BEGIN
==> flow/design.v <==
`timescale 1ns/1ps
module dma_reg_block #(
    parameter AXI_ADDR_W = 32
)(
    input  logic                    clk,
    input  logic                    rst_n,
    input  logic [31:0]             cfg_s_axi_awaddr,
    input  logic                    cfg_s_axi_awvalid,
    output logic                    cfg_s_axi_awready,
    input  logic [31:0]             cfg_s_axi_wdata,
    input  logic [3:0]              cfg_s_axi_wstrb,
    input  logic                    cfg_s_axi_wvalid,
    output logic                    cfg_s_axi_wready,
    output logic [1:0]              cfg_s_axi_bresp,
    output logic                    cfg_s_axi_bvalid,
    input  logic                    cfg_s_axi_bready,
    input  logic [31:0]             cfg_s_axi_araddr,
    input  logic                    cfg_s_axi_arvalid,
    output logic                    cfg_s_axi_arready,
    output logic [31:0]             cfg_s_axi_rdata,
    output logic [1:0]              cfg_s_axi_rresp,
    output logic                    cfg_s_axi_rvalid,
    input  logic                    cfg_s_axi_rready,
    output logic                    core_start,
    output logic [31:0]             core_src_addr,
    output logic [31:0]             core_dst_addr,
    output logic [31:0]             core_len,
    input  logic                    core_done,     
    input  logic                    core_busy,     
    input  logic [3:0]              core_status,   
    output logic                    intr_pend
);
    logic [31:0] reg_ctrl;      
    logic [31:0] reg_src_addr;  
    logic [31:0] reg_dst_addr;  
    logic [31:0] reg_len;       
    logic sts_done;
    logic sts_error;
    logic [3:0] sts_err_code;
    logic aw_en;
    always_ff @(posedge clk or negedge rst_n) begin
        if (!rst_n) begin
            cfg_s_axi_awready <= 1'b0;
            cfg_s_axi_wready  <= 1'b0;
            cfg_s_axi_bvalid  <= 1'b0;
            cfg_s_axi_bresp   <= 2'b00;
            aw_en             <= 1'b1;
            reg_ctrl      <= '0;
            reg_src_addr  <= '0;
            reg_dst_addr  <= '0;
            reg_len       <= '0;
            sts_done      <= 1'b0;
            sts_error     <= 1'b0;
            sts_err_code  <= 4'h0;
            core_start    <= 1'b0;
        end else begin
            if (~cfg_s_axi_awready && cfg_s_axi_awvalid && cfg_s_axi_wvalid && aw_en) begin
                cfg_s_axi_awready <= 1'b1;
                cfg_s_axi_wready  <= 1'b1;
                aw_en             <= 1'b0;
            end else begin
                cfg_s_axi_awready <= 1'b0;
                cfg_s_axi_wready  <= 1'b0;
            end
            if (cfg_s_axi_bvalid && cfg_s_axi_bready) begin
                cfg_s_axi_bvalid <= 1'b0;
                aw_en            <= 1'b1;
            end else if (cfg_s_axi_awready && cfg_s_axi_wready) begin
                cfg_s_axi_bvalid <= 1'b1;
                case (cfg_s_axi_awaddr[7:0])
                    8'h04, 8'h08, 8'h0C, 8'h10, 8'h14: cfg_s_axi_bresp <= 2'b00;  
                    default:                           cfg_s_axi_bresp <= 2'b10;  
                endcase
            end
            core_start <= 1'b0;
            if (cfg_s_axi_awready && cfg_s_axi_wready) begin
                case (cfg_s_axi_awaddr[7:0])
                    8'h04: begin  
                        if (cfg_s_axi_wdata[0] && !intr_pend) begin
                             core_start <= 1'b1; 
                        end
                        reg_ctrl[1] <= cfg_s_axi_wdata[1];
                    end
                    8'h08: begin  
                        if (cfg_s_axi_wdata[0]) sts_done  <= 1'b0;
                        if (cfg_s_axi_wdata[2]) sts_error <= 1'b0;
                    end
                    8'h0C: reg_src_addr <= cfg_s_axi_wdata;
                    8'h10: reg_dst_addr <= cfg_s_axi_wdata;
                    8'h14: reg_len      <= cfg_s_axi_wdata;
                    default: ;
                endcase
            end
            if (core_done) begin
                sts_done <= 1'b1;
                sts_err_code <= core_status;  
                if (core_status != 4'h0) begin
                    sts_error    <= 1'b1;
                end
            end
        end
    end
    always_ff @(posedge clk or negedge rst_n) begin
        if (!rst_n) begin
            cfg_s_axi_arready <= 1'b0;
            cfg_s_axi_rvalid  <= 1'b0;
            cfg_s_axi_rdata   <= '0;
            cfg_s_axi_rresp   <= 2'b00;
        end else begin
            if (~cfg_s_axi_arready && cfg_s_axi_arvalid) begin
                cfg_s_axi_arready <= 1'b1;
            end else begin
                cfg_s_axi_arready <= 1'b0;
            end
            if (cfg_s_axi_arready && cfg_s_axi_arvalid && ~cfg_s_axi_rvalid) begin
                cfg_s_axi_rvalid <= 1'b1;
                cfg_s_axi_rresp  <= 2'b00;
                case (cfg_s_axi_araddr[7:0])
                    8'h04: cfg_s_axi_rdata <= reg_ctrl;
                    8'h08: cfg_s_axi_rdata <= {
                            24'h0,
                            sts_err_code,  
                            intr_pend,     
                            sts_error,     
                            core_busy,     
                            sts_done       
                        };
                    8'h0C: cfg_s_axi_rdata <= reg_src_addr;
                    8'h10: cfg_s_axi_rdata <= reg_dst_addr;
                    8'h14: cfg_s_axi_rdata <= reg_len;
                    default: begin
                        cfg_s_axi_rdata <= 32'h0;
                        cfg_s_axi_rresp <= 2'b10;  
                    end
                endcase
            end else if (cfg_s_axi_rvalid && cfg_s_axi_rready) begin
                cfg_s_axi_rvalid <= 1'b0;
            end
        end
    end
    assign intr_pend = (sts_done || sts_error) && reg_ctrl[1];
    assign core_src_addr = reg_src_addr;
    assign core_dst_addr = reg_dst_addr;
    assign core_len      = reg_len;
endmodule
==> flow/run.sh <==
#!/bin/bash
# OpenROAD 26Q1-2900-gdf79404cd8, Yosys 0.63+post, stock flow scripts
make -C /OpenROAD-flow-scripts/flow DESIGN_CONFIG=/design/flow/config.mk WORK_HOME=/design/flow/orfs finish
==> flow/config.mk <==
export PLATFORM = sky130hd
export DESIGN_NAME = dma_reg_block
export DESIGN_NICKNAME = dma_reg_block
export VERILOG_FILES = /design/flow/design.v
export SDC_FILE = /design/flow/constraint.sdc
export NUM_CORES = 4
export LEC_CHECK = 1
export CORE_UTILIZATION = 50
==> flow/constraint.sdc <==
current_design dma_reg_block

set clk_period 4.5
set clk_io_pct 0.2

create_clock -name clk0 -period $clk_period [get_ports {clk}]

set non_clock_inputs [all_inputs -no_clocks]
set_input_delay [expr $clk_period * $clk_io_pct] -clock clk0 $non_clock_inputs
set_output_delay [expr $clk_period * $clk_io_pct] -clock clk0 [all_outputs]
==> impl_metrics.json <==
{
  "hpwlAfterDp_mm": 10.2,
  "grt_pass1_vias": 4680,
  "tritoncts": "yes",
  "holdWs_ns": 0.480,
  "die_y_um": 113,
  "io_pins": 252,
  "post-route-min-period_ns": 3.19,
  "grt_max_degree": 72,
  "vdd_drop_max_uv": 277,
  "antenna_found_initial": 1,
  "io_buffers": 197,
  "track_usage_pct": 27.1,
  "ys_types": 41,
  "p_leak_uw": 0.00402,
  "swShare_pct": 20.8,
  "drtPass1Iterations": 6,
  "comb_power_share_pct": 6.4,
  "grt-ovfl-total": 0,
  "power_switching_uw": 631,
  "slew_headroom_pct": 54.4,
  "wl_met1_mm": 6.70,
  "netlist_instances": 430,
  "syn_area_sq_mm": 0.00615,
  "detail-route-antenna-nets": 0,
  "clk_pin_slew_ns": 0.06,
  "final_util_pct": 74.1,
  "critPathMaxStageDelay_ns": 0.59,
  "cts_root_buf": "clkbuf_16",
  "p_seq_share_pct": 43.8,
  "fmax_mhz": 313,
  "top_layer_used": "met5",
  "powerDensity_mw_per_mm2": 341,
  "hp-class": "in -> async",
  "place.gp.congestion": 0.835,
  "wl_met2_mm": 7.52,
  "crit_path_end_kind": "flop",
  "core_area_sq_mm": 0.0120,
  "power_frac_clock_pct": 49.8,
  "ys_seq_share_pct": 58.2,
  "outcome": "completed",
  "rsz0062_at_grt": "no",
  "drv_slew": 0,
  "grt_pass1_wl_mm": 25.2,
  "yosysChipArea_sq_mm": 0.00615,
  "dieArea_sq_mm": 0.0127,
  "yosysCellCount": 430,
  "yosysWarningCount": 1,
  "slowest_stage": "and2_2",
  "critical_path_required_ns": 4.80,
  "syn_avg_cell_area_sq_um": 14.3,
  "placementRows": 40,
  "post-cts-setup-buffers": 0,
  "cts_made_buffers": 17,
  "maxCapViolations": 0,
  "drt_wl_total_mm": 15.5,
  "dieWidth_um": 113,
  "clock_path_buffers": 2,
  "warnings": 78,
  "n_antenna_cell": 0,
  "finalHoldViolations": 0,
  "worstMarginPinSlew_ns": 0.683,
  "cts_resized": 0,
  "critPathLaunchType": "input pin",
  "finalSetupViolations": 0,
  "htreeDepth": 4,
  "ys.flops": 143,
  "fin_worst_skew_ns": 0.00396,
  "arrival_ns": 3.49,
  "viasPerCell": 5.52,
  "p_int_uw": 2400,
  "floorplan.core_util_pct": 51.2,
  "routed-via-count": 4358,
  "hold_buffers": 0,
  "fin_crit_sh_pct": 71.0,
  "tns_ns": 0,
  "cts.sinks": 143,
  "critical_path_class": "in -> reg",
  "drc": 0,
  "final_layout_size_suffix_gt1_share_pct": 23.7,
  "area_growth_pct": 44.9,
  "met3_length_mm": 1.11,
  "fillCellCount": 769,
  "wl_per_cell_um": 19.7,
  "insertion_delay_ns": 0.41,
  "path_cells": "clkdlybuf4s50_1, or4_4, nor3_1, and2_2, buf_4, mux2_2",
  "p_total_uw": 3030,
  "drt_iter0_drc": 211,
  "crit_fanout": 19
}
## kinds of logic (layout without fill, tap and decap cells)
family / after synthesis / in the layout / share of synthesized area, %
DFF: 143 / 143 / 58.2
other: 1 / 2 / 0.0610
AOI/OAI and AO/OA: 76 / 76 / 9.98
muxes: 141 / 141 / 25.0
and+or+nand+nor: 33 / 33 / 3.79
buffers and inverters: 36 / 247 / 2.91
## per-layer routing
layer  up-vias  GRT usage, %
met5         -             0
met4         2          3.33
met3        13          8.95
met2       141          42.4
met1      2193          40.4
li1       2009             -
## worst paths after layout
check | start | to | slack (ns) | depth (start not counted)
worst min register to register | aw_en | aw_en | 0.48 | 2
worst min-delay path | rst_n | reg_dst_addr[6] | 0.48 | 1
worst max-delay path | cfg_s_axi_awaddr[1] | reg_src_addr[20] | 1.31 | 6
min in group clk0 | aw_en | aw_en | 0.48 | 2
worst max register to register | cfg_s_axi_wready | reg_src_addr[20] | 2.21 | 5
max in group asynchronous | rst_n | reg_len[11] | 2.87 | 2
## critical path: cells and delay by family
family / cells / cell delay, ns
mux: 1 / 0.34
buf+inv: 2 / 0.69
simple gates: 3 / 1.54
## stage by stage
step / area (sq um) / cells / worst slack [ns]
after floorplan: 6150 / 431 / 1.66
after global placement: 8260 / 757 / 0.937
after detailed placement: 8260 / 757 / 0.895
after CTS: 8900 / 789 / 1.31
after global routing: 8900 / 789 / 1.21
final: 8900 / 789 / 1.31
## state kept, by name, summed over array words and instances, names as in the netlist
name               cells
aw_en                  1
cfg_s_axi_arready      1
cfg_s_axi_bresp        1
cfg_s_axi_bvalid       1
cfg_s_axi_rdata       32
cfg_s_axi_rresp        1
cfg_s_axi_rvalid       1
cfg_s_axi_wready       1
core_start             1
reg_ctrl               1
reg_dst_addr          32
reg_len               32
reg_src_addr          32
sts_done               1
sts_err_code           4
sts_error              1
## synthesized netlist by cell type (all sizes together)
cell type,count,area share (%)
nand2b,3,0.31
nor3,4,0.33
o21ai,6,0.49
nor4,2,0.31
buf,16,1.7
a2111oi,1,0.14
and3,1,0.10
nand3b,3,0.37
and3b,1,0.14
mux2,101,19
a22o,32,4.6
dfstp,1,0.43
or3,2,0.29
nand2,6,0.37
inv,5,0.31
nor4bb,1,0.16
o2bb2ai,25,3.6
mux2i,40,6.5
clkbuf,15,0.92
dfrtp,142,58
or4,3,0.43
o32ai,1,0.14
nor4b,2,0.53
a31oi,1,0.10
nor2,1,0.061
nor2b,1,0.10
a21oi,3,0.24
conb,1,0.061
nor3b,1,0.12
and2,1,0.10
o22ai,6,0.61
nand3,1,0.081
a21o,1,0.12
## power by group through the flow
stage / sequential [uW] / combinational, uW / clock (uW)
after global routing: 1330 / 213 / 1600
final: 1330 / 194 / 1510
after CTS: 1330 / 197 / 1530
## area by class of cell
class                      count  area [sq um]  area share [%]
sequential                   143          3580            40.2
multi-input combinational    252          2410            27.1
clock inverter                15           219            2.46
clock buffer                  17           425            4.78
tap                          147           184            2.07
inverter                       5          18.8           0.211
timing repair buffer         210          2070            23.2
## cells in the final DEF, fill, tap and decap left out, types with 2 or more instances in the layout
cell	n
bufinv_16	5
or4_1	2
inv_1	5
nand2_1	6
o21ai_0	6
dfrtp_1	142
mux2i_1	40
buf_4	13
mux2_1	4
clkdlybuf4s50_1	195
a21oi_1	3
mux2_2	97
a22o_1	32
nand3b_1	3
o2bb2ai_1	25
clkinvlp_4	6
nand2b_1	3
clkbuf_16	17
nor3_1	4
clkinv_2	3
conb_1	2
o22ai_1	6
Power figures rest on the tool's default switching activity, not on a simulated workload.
END
— WHAT THE TASK ASKS —
Could you transcribe the entries above word for word, from the line with "export SDC_FILE = /design/flow/constraint.sdc" down to the line with "set_input_delay [expr $clk_period", keeping both?

— ANSWER BOX —
export SDC_FILE = /design/flow/constraint.sdc
export NUM_CORES = 4
export LEC_CHECK = 1
export CORE_UTILIZATION = 50
==> flow/constraint.sdc <==
current_design dma_reg_block

set clk_period 4.5
set clk_io_pct 0.2

create_clock -name clk0 -period $clk_period [get_ports {clk}]

set non_clock_inputs [all_inputs -no_clocks]
set_input_delay [expr $clk_period * $clk_io_pct] -clock clk0 $non_clock_inputs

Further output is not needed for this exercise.